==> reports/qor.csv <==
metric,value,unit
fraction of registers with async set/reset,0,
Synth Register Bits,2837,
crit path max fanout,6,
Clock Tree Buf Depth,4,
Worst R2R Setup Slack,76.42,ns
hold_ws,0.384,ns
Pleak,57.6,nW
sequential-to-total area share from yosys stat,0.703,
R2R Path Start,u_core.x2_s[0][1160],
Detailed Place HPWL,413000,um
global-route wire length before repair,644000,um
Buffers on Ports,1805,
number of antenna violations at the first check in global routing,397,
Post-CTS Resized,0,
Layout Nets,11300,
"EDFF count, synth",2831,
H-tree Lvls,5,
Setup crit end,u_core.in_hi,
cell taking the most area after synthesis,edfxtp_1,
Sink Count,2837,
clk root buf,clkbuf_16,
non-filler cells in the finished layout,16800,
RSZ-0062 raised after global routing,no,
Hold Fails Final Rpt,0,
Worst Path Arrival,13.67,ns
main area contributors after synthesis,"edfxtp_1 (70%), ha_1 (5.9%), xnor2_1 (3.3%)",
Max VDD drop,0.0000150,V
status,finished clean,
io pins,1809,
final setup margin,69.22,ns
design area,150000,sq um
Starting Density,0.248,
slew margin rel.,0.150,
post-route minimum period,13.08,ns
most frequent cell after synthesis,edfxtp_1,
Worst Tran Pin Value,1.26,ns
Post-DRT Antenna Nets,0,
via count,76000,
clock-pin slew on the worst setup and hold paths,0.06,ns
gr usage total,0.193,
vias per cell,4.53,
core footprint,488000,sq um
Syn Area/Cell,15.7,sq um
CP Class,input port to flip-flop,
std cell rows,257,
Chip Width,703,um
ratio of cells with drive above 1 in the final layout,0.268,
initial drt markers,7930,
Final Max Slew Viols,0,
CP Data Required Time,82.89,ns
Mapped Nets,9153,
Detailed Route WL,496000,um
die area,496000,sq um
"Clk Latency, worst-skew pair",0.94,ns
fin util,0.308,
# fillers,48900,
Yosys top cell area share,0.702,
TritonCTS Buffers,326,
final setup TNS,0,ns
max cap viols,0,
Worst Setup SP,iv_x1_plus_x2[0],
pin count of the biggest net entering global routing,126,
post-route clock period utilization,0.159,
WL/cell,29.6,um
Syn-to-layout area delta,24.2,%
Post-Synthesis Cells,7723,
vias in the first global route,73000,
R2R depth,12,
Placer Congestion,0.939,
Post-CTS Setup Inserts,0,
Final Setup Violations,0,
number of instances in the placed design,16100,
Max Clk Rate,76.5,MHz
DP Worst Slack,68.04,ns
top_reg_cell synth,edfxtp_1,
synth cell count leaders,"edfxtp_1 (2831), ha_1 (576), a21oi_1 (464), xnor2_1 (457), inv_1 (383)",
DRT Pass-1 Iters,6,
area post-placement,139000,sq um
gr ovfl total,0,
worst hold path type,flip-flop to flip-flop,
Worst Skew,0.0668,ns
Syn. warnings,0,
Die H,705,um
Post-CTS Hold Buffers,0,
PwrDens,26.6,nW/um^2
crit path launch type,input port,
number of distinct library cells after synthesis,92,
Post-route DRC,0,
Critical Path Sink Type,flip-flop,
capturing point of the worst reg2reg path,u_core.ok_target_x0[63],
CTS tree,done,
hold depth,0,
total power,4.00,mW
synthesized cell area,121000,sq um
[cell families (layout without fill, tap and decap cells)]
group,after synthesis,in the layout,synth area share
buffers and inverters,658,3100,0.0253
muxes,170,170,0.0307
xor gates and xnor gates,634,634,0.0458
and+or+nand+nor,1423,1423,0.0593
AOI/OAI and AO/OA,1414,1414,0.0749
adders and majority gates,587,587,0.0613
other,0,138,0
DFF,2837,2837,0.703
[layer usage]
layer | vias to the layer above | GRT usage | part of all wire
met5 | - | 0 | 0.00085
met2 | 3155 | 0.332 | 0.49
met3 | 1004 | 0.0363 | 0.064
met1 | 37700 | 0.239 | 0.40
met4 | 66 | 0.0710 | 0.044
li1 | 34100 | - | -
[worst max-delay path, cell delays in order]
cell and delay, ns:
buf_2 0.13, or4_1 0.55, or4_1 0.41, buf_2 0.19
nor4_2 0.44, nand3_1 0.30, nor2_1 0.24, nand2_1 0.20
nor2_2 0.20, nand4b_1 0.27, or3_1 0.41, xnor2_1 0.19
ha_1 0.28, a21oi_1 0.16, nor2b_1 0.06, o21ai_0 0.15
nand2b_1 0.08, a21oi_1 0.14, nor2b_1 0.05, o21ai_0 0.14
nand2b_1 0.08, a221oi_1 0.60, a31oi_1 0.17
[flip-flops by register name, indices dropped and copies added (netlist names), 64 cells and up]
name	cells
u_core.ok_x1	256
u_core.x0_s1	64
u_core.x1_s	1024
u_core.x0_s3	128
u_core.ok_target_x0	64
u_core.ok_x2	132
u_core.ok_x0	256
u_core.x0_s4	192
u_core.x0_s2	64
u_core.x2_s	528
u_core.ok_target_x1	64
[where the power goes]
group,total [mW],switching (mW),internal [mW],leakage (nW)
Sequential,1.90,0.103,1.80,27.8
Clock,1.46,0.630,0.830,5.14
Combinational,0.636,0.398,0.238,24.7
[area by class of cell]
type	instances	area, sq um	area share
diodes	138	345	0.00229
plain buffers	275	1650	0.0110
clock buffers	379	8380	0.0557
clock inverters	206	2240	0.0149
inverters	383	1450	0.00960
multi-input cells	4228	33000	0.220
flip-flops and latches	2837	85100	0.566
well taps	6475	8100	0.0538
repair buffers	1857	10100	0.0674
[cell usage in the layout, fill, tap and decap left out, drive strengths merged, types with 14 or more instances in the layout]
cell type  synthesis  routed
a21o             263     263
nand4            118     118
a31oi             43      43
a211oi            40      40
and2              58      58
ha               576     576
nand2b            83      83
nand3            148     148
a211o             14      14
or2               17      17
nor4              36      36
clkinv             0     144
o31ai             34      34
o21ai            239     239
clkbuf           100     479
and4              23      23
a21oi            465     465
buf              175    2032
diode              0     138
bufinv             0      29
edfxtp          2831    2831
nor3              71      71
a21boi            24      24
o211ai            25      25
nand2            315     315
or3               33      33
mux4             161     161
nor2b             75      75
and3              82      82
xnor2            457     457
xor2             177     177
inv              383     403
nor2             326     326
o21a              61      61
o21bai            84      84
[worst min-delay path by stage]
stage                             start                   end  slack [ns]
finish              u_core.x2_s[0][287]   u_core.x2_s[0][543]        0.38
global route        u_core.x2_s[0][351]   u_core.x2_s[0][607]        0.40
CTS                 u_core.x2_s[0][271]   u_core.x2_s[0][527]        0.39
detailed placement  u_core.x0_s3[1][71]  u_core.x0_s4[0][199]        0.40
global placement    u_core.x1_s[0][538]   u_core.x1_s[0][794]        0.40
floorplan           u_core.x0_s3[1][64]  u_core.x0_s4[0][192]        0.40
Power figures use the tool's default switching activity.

++++++++++

> Problem: Count each line above in which the string "Sink" appears, then state only the total.

> Solution: 2